This invention in general relates to navigation technology. Further this invention pertains to a Global Positioning System (GPS). More particularly this invention relates to a Global Positioning System receiver.
Global Positioning System receivers are primarily used for navigation purposes. The system generates a position fix by way of outputs, position, speed and other vital navigation information. The receiver is equipped with an antenna and a hardware unit. The hardware unit comprises a radio frequency (RF) down converter, correlator and a navigation processor. The receiver receives satellite signals from the antenna, down converts the signal in the RF down converter and processes the signal in the correlator. The measurement and correlation values from the correlator are transmitted to a navigation processor, for example a Digital Signal Processor or micro controller for further processing. The position and other navigation information is computed in the navigation processor and transmitted in a standard format which can be used by the system integrators to develop various applications around these Global Positioning System receivers like fleet management system, and traffic telematics.
This invention is directed to an improved 12 channel and single frequency coarse acquisition (C/A) code Global Positioning System receiver. By virtue of the invention, the receiver core is realized around a single programmable fixed-point Digital Signal Processor (DSP) microcomputer. The receiver is based on a unique Soft-Correlator architecture, which allows the complete Global Positioning System signal processing as well as navigation processing functions to be implemented on a single programmable fixed point DSP. This flexible implementation lends itself for interfacing with any standard RF front end. The receiver has all the advantages associated with a software requirement, such as scalability, and upgradability. The low cost, high performance DSP microcomputer totally eliminates the necessity of a micro controller, usually required by conventional receiver architectures.
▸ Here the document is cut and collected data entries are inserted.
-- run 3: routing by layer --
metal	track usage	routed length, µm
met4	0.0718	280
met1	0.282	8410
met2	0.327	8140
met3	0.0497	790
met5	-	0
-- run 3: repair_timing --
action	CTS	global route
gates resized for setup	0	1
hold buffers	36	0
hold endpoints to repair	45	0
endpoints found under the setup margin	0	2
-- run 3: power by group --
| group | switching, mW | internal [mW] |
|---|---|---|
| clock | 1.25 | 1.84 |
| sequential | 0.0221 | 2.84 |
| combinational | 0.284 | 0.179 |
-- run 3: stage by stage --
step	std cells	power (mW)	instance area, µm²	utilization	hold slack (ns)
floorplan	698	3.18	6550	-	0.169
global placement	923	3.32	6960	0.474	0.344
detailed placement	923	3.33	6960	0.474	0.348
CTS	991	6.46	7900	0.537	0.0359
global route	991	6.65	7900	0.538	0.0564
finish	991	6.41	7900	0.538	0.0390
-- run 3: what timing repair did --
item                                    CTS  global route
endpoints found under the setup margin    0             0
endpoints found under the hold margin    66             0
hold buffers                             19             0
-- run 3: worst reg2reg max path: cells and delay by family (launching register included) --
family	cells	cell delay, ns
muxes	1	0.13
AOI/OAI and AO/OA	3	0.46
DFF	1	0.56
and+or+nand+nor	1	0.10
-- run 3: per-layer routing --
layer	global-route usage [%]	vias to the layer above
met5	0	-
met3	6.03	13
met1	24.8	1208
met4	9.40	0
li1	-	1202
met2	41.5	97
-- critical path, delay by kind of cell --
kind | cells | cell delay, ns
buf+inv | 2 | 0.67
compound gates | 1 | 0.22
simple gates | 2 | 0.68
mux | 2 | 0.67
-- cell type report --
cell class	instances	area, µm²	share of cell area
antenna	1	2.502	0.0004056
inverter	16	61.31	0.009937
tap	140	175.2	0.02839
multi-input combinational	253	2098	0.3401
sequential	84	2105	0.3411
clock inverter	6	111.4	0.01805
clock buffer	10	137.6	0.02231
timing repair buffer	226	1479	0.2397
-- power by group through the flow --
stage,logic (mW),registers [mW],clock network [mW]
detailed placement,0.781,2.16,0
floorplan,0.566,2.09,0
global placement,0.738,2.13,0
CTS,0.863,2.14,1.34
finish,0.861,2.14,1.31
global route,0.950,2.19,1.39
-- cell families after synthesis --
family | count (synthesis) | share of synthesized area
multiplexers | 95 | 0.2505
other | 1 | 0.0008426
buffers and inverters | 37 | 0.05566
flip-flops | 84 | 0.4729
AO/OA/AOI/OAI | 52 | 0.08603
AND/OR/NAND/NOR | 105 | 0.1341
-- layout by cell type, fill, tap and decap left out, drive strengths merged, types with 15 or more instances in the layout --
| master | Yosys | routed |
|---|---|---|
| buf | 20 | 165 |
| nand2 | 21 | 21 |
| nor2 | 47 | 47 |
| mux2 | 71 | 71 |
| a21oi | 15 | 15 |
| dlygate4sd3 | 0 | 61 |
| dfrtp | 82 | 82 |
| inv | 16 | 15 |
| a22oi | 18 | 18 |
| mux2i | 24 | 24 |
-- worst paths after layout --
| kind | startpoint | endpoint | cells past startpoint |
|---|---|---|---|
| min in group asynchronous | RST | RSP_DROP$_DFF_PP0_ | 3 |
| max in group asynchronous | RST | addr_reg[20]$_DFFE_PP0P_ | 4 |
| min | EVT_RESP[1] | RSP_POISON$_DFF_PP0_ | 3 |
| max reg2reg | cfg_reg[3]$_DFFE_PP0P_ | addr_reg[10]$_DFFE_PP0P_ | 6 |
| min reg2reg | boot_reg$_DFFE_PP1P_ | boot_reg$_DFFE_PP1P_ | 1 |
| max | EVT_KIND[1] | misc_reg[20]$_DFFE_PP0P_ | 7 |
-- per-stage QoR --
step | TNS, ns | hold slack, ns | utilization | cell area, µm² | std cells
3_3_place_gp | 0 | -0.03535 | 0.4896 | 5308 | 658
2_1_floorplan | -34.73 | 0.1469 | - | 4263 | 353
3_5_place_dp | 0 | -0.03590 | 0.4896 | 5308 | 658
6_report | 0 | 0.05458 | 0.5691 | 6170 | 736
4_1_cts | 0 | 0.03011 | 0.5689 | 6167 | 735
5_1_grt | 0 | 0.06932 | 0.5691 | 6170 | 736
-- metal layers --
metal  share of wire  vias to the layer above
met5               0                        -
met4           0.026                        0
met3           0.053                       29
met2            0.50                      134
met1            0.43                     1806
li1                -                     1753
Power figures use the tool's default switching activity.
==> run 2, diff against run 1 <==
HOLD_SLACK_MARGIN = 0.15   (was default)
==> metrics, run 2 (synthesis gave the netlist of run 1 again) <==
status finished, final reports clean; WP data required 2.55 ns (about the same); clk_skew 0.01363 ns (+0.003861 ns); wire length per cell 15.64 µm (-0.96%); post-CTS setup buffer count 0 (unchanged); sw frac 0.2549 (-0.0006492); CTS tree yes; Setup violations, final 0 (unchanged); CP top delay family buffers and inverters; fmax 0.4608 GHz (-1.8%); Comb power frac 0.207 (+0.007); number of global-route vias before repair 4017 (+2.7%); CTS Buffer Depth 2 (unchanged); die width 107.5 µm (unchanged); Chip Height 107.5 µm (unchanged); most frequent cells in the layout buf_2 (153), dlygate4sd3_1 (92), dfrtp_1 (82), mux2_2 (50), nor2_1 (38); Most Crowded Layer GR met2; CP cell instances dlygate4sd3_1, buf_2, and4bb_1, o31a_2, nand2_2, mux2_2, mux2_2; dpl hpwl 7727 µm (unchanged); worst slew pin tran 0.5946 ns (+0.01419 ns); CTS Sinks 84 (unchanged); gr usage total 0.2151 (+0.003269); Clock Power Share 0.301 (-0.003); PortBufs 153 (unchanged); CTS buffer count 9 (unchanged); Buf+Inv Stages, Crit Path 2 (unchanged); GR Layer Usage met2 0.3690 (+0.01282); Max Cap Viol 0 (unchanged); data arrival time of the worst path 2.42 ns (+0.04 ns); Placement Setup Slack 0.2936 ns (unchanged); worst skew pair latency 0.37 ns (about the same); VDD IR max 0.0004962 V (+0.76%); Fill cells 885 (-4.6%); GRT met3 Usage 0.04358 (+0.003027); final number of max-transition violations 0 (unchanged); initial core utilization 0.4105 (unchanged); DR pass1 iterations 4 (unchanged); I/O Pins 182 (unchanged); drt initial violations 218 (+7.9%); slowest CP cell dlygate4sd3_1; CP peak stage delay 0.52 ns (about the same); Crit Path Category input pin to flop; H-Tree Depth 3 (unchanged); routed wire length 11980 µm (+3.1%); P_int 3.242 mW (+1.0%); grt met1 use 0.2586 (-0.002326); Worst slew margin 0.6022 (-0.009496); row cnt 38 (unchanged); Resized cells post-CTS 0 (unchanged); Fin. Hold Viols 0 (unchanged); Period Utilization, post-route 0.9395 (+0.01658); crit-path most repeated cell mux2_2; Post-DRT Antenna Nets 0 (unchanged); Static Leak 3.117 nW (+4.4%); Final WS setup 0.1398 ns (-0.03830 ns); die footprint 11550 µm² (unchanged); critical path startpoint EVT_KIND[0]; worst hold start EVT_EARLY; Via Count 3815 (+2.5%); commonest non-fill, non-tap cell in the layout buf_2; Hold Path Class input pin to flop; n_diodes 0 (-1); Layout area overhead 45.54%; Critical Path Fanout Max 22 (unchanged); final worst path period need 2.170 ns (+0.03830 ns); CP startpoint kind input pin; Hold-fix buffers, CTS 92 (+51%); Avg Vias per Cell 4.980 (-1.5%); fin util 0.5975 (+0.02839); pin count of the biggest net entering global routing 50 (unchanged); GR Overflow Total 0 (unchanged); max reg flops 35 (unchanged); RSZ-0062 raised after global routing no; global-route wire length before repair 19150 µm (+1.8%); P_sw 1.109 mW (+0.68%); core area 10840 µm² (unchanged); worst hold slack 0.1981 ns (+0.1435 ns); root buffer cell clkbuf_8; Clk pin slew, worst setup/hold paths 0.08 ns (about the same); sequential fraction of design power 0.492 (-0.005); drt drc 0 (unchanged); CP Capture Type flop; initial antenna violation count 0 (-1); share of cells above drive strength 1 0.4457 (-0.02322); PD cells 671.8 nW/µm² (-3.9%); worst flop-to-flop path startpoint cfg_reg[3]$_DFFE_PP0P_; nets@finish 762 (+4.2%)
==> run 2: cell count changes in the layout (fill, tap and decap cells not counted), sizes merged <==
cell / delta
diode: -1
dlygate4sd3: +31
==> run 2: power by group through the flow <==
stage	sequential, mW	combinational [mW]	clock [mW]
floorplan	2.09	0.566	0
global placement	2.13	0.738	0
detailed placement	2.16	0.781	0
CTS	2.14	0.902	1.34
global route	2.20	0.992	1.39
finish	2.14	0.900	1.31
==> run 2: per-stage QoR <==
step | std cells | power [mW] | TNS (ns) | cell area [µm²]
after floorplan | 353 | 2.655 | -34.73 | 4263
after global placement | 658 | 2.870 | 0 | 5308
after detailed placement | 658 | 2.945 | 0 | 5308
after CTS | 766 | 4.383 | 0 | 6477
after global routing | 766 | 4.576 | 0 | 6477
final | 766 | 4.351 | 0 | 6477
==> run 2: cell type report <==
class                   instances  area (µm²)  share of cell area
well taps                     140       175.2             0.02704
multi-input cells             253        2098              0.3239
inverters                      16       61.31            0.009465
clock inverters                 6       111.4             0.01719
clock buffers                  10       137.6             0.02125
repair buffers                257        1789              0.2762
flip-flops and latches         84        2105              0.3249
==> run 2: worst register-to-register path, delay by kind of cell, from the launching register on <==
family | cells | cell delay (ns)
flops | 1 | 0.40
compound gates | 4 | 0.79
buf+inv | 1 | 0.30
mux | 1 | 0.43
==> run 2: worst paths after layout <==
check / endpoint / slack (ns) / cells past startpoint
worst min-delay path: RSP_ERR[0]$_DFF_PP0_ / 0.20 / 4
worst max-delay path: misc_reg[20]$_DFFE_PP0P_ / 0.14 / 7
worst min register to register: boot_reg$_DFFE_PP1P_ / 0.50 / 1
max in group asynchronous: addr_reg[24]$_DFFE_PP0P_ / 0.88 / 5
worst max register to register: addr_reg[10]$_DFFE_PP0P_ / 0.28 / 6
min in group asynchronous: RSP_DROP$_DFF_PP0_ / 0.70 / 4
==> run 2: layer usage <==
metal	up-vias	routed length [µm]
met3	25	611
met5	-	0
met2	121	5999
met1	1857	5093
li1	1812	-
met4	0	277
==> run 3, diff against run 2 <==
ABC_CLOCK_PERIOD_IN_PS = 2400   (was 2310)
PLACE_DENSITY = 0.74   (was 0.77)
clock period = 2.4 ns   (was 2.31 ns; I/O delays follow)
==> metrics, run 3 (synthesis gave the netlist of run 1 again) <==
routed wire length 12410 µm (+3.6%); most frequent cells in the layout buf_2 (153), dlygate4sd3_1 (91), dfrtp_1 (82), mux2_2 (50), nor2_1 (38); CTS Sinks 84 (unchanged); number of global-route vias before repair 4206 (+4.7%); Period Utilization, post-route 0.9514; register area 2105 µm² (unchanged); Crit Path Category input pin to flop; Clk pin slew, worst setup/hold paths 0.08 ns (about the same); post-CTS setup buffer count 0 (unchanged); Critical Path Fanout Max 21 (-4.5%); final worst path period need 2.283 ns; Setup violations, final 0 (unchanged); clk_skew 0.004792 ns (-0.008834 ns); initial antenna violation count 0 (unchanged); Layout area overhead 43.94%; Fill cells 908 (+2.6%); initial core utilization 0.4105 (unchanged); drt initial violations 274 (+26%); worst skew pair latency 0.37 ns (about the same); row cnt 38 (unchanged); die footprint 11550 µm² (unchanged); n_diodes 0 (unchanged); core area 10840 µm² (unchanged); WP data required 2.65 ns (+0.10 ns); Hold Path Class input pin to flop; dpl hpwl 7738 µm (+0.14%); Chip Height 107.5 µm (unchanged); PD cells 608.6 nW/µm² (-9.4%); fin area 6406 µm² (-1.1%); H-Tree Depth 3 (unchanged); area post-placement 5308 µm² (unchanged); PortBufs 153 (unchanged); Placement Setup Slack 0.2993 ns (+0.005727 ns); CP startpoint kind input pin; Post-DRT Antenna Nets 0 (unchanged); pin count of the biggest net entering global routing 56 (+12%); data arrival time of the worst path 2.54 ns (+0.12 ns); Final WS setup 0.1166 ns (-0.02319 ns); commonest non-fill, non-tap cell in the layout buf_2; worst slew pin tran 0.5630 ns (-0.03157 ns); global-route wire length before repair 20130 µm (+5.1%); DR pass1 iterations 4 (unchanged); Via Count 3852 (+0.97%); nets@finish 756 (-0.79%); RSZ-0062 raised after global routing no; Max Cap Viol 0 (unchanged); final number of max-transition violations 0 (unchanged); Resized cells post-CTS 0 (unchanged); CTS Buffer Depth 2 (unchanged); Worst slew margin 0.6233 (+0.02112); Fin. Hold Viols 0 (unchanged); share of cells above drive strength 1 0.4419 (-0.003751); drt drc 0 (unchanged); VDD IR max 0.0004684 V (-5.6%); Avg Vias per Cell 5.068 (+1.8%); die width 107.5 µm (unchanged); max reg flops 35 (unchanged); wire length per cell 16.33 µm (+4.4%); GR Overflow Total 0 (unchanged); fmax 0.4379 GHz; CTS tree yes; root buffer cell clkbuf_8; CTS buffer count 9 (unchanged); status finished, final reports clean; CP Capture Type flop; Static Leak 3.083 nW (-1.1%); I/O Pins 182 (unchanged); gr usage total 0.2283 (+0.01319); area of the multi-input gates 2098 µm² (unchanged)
$ cat src/smmc_pkg.sv
package smmc_pkg;
    // Operating modes
    typedef enum logic [1:0] {
        SMMC_STOP  = 2'b00,
        SMMC_REASN = 2'b01,
        SMMC_RUN   = 2'b10
    } smmc_mode_t;

    // Protocol and line interface selection
    localparam logic [1:0] SMMC_PROT_3964   = 2'h0;
    localparam logic [1:0] SMMC_PROT_ASCII  = 2'h1;
    localparam logic [1:0] SMMC_IF_RS422_MP = 2'h0;
    localparam logic [1:0] SMMC_IF_RS485    = 2'h1;

    // Status word codes
    localparam logic [7:0] SMMC_EVC_ABORT   = 8'h1E;
    localparam logic [7:0] SMMC_EVN_ABORT   = 8'h0D;
    localparam logic [7:0] SMMC_EVC_START   = 8'h00;
    localparam logic [7:0] SMMC_EVN_INIT    = 8'h01;
    localparam logic [7:0] SMMC_EVN_APPLIED = 8'h03;
    localparam logic [7:0] SMMC_EVN_SAME    = 8'h04;
    localparam logic [7:0] SMMC_EVN_TOSTOP  = 8'h07;
    localparam logic [7:0] SMMC_EVN_TORUN   = 8'h08;
    localparam logic [7:0] SMMC_EVN_NAK     = 8'h02;

    // Handler calls the host must make to resynchronise after restart
    localparam logic [1:0] SMMC_SYNC_CALLS  = 2'h3;
    // Counter value that ends a reassignment, which lasts nine cycles
    localparam logic [3:0] SMMC_REASN_CYC   = 4'h8;
    localparam int         SMMC_PARAM_W     = 16;

    // Parameter set
    typedef struct packed {
        logic       valid;      // Set is legal
        logic [1:0] prot;       // Protocol driver
        logic [1:0] ifmode;     // Line interface mode
        logic       flow;       // Flow control on
        logic       rx_on_stop; // Keep receiving on host stop (ASCII without flow control only)
        logic [8:0] misc;       // Other settings
    } smmc_param_t;

    // Status word
    typedef struct packed {
        logic [7:0] evc;        // Event class
        logic [7:0] evn;        // Event number
    } smmc_status_t;
endpackage

$ cat src/smmc_ctrl.sv
////////////////////////////////////////////////////////////////////////////////
module smmc_ctrl #(
    parameter int DW = 8                              // Frame data width
) (
    input  wire logic                  i_sys_clk,     // System clock
    input  wire logic                  i_rst_n,       // Async reset, low
    input  wire logic                  i_pwr_ok,      // Module energised (pin)
    input  wire logic                  i_cc_on,       // Central controller on (pin)
    input  wire logic                  i_line_break,  // Line break seen (pin)
    input  wire logic                  i_host_run,    // Host in run (pin)
    input  wire logic                  i_param_load,  // Parameter set offered
    input  wire smmc_pkg::smmc_param_t i_param,       // Offered parameter set
    input  wire logic                  i_call,        // Handler invocation strobe
    input  wire logic                  i_send_req,    // Host send request
    input  wire logic                  i_recv_req,    // Host fetch request
    input  wire logic                  i_wr_valid,    // Host frame byte valid
    input  wire logic [DW-1:0]         i_wr_data,     // Host frame byte
    input  wire logic                  i_wr_last,     // Last byte of frame
    input  wire logic                  i_tx_busy,     // Serial sender busy
    input  wire logic                  i_tx_ready,    // Serial sender takes byte
    input  wire logic                  i_rx_frame,    // Frame waiting from partner
    output logic                       o_wr_ready,    // Host byte accepted
    output logic                       o_tx_valid,    // Byte for serial sender
    output logic [DW-1:0]              o_tx_data,     // Byte to send
    output logic                       o_drv_rst,     // Protocol driver reset
    output logic                       o_drv_en,      // Protocol driver active
    output logic                       o_rx_en,       // Serial reception allowed
    output logic                       o_rx_avail,    // Received frame held
    output logic                       o_ack,         // Request positive ack
    output logic                       o_nak,         // Request negative ack
    output logic                       o_line_out,    // Line driver level
    output logic                       o_line_oe,     // Line driver enable
    output logic [1:0]                 o_mode,        // Current mode
    output smmc_pkg::smmc_status_t     o_status       // Status word
);
    ////////////////////////////////////////////////////////////////////////////
    // Pin synchronisers
    logic [2:0] pwr_s_r, cc_s_r, brk_s_r, run_s_r;   // Three-stage chains
    logic       pwr_r, cc_r, brk_r, run_r;           // Filtered levels

    // Shift pins and accept when stages two and three agree
    always_ff @(posedge i_sys_clk or negedge i_rst_n) begin
        if (!i_rst_n) begin
            pwr_s_r <= 3'h0;
            cc_s_r  <= 3'h0;
            brk_s_r <= 3'h0;
            run_s_r <= 3'h0;
            pwr_r   <= 1'b0;
            cc_r    <= 1'b0;
            brk_r   <= 1'b0;
            run_r   <= 1'b0;
        end else begin
            pwr_s_r <= {pwr_s_r[1:0], i_pwr_ok};
            cc_s_r  <= {cc_s_r[1:0], i_cc_on};
            brk_s_r <= {brk_s_r[1:0], i_line_break};
            run_s_r <= {run_s_r[1:0], i_host_run};
            if (pwr_s_r[2] == pwr_s_r[1]) pwr_r <= pwr_s_r[2];
            if (cc_s_r[2] == cc_s_r[1])   cc_r  <= cc_s_r[2];
            if (brk_s_r[2] == brk_s_r[1]) brk_r <= brk_s_r[2];
            if (run_s_r[2] == run_s_r[1]) run_r <= run_s_r[2];
        end
    end

    ////////////////////////////////////////////////////////////////////////////
    // Mode machine
    smmc_pkg::smmc_mode_t mode_r, mode_nxt;          // Mode
    smmc_pkg::smmc_param_t par_r;                    // Held parameters
    logic       have_par_r;                          // Parameters assigned
    logic [3:0] rcnt_r;                              // Reassignment counter
    logic       run_d_r;                             // Host run delayed
    logic       host_stop_ev, host_start_ev;         // Host edges
    logic       par_diff, do_reasn, stop_cause;

    assign host_stop_ev  = run_d_r & ~run_r;
    assign host_start_ev = ~run_d_r & run_r;
    assign par_diff      = !have_par_r || (i_param != par_r);
    assign do_reasn      = i_param_load && i_param.valid && par_diff;
    assign stop_cause    = brk_r || !have_par_r || !par_r.valid;

    // Next mode
    always_comb begin
        mode_nxt = mode_r;
        case (mode_r)
            smmc_pkg::SMMC_STOP: begin
                if (do_reasn) begin
                    mode_nxt = smmc_pkg::SMMC_REASN;
                end else if (!stop_cause) begin
                    mode_nxt = smmc_pkg::SMMC_RUN;
                end
            end
            smmc_pkg::SMMC_REASN: begin
                if (rcnt_r == smmc_pkg::SMMC_REASN_CYC) begin
                    mode_nxt = smmc_pkg::SMMC_RUN;
                end
            end
            smmc_pkg::SMMC_RUN: begin
                if (do_reasn) begin
                    mode_nxt = smmc_pkg::SMMC_REASN;
                end else if (stop_cause) begin
                    mode_nxt = smmc_pkg::SMMC_STOP;
                end
            end
            default: mode_nxt = smmc_pkg::SMMC_STOP;
        endcase
    end

    // Mode register, reassignment count, parameters
    always_ff @(posedge i_sys_clk or negedge i_rst_n) begin
        if (!i_rst_n) begin
            mode_r     <= smmc_pkg::SMMC_STOP;
            rcnt_r     <= 4'h0;
            par_r      <= '0;
            have_par_r <= 1'b0;
            run_d_r    <= 1'b0;
        end else begin
            mode_r  <= mode_nxt;
            run_d_r <= run_r;
            rcnt_r  <= (mode_r == smmc_pkg::SMMC_REASN) ? rcnt_r + 4'h1 : 4'h0;
            if (do_reasn) begin
                par_r      <= i_param;
                have_par_r <= 1'b1;
            end
        end
    end

    ////////////////////////////////////////////////////////////////////////////
    // Host resynchronisation
    logic [1:0] sync_r;                               // Calls still needed
    logic       synced, flush;

    assign synced = (sync_r == 2'h0);
    assign flush  = (mode_r != smmc_pkg::SMMC_RUN) || host_stop_ev;

    // Count handler calls after host start before requests run
    always_ff @(posedge i_sys_clk or negedge i_rst_n) begin
        if (!i_rst_n) begin
            sync_r <= smmc_pkg::SMMC_SYNC_CALLS;
        end else if (host_start_ev || mode_r == smmc_pkg::SMMC_REASN) begin
            sync_r <= smmc_pkg::SMMC_SYNC_CALLS;
        end else if (i_call && !synced) begin
            sync_r <= sync_r - 2'h1;
        end
    end

    ////////////////////////////////////////////////////////////////////////////
    // Two-entry frame buffer; sending held until whole frame in
    logic [DW-1:0] buf_r [2];                         // Data entries
    logic [1:0]    blast_r;                           // Last flags
    logic          wp_r, rp_r;                        // Pointers
    logic [1:0]    cnt_r;                             // Fill
    logic          frame_in_r;                        // Frame complete
    logic          pend_r;                            // Retained send request
    logic          push, pop, accept, tx_go;

    assign accept = run_r && mode_r == smmc_pkg::SMMC_RUN;
    assign push   = i_wr_valid && o_wr_ready;
    assign tx_go  = frame_in_r && pend_r && synced && !i_tx_busy;
    assign pop    = o_tx_valid && i_tx_ready;

    // Buffer storage and pointers
    always_ff @(posedge i_sys_clk or negedge i_rst_n) begin
        if (!i_rst_n) begin
            wp_r    <= 1'b0;
            rp_r    <= 1'b0;
            cnt_r   <= 2'h0;
            blast_r <= 2'h0;
            buf_r   <= '{default: '0};
        end else if (flush) begin
            wp_r  <= 1'b0;
            rp_r  <= 1'b0;
            cnt_r <= 2'h0;
        end else begin
            if (push) begin
                buf_r[wp_r]   <= i_wr_data;
                blast_r[wp_r] <= i_wr_last;
                wp_r          <= ~wp_r;
            end
            if (pop) rp_r <= ~rp_r;
            cnt_r <= cnt_r + {1'b0, push} - {1'b0, pop};
        end
    end

    // Frame-complete and retained request flags
    always_ff @(posedge i_sys_clk or negedge i_rst_n) begin
        if (!i_rst_n) begin
            frame_in_r <= 1'b0;
            pend_r     <= 1'b0;
        end else if (flush) begin
            frame_in_r <= 1'b0;
            pend_r     <= 1'b0;
        end else begin
            if (push && i_wr_last) frame_in_r <= 1'b1;
            else if (pop && blast_r[rp_r]) frame_in_r <= 1'b0;
            if (i_send_req && accept) pend_r <= 1'b1;
            else if (pop && blast_r[rp_r]) pend_r <= 1'b0;
        end
    end

    // Host-side ready and sender data
    always_ff @(posedge i_sys_clk or negedge i_rst_n) begin
        if (!i_rst_n) begin
            o_wr_ready <= 1'b0;
            o_tx_valid <= 1'b0;
            o_tx_data  <= '0;
        end else begin
            o_wr_ready <= accept && !flush && !frame_in_r &&
                          (cnt_r + {1'b0, push} < 2'h2);
            o_tx_valid <= !flush && tx_go && cnt_r != 2'h0 && !(pop && cnt_r == 2'h1);
            o_tx_data  <= buf_r[pop ? ~rp_r : rp_r];
        end
    end

    ////////////////////////////////////////////////////////////////////////////
    // Acknowledge, status and driver control
    logic abort_pend_r;                               // Host transfer was cut

    // Report cut host transfers after restart
    always_ff @(posedge i_sys_clk or negedge i_rst_n) begin
        if (!i_rst_n) begin
            abort_pend_r <= 1'b0;
        end else if (host_stop_ev && (cnt_r != 2'h0 || pend_r)) begin
            abort_pend_r <= 1'b1;
        end else if (synced && o_status.evc == smmc_pkg::SMMC_EVC_ABORT) begin
            abort_pend_r <= 1'b0;
        end
    end

    // Request answers and status word
    always_ff @(posedge i_sys_clk or negedge i_rst_n) begin
        if (!i_rst_n) begin
            o_ack    <= 1'b0;
            o_nak    <= 1'b0;
            o_status <= '{evc: smmc_pkg::SMMC_EVC_START, evn: smmc_pkg::SMMC_EVN_INIT};
        end else begin
            o_ack <= 1'b0;
            o_nak <= 1'b0;
            if (i_send_req || i_recv_req) begin
                if (mode_r != smmc_pkg::SMMC_RUN) begin
                    o_nak    <= 1'b1;
                    o_status <= '{evc: smmc_pkg::SMMC_EVC_START,
                                  evn: smmc_pkg::SMMC_EVN_NAK};
                end else if (abort_pend_r && synced) begin
                    o_nak    <= 1'b1;
                    o_status <= '{evc: smmc_pkg::SMMC_EVC_ABORT,
                                  evn: smmc_pkg::SMMC_EVN_ABORT};
                end else if (synced && (i_recv_req ? i_rx_frame : 1'b1)) begin
                    o_ack <= 1'b1;
                end
            end else if (host_stop_ev) begin
                o_status <= '{evc: smmc_pkg::SMMC_EVC_START, evn: smmc_pkg::SMMC_EVN_TOSTOP};
            end else if (host_start_ev) begin
                o_status <= '{evc: smmc_pkg::SMMC_EVC_START, evn: smmc_pkg::SMMC_EVN_TORUN};
            end else if (i_param_load) begin
                o_status <= '{evc: smmc_pkg::SMMC_EVC_START,
                              evn: par_diff ? smmc_pkg::SMMC_EVN_APPLIED
                                            : smmc_pkg::SMMC_EVN_SAME};
            end
        end
    end

    // Driver enables and idle line level
    logic ascii_nf;
    assign ascii_nf = par_r.prot == smmc_pkg::SMMC_PROT_ASCII && !par_r.flow;

    always_ff @(posedge i_sys_clk or negedge i_rst_n) begin
        if (!i_rst_n) begin
            o_drv_rst  <= 1'b1;
            o_drv_en   <= 1'b0;
            o_rx_en    <= 1'b0;
            o_rx_avail <= 1'b0;
            o_line_out <= 1'b0;
            o_line_oe  <= 1'b0;
            o_mode     <= 2'h0;
        end else begin
            o_mode     <= mode_r;
            o_drv_rst  <= mode_r == smmc_pkg::SMMC_REASN;
            o_drv_en   <= mode_r == smmc_pkg::SMMC_RUN;
            // Host stop: ASCII without flow control keeps receiving when rx_on_stop is set
            o_rx_en    <= mode_r == smmc_pkg::SMMC_RUN &&
                          (run_r || (ascii_nf && par_r.rx_on_stop));
            o_rx_avail <= mode_r == smmc_pkg::SMMC_RUN && i_rx_frame;
            o_line_out <= 1'b1;
            if (!pwr_r || !cc_r || !have_par_r) begin
                o_line_oe <= 1'b0;
            end else if (par_r.prot == smmc_pkg::SMMC_PROT_ASCII &&
                         par_r.ifmode == smmc_pkg::SMMC_IF_RS485) begin
                o_line_oe <= i_tx_busy;
            end else begin
                o_line_oe <= 1'b1;
            end
        end
    end
endmodule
The solution includes a Programmatic Interface to the Global Positioning System receiver core, which facilitates the original equipment manufacturers (OEMs) to embed their own applications on the receiver core along with the Global Positioning System function.
The primary object of invention is to develop a complete Global Positioning System receiver core using a single programmable DSP. Using a single programmable DSP was driven by the need to effectively address demands of the emerging applications in the fields of personal navigation, automatic vehicle location (AVL) and traffic telematics. Every new application conceived in these fields invariably involves the integration of Global Positioning System sensor technology with one or more of the technologies from cellular telephone, hands free telephone data modems, speech recognition, speech synthesis, audio/video compression, internet access etc. The Global Positioning System receiver according to the invention has been designed to make seamless integration of multiple technologies feasible without any compromise in performance levels and without the need for customizing silicon.
The conventional Global Positioning System receiver requires the following hardware components for its functioning:                a. Antenna        b. RF down converter        c. Hardware Correlator        d. Navigation processor        
The conventional correlator is used to acquire and track satellite signals. The correlator resides in an Application Specific Integrated Circuit, which is a hardware chip that is customized to the needs of the correlator.
The number of gates required in the Application Specific Integrated Circuit depends on the complexity of the correlator. By way of example, the gates required for a 12 channel correlator is twice the gates required for a 6 channel correlator.
The conventional Global Positioning System receiver uses a specific Radio Frequency down converter for a specific correlator.
The correlator in the conventional Global Positioning System receivers, based on the Application Specific Integrated Circuit has several drawbacks which are listed below:                It requires the usage of 4 hardware units. This makes the Global Positioning System receiver a costly device. The device also consumes a lot of power.        As the complexity of the correlator increases, the cost of the Application Specific Integrated Circuit also increases. Hence the resultant increase in the cost of the Global Positioning System receiver as well as the power consumption.        The performance of the receiver depends mainly on the correlator. Since the correlator resides in an Application Specific Integrated Circuit, which is a customized hardware chip, it is very difficult to implement new signal processing algorithms in the correlator. This feature makes the conventional Global Positioning System receiver inflexible.        The correlator is in hardware and if the RF down converter is changed, it is very difficult to change the correlator. This makes the interface of the correlator with ‘all’ types of RF down converters difficult and contributes to the inflexibility of the system.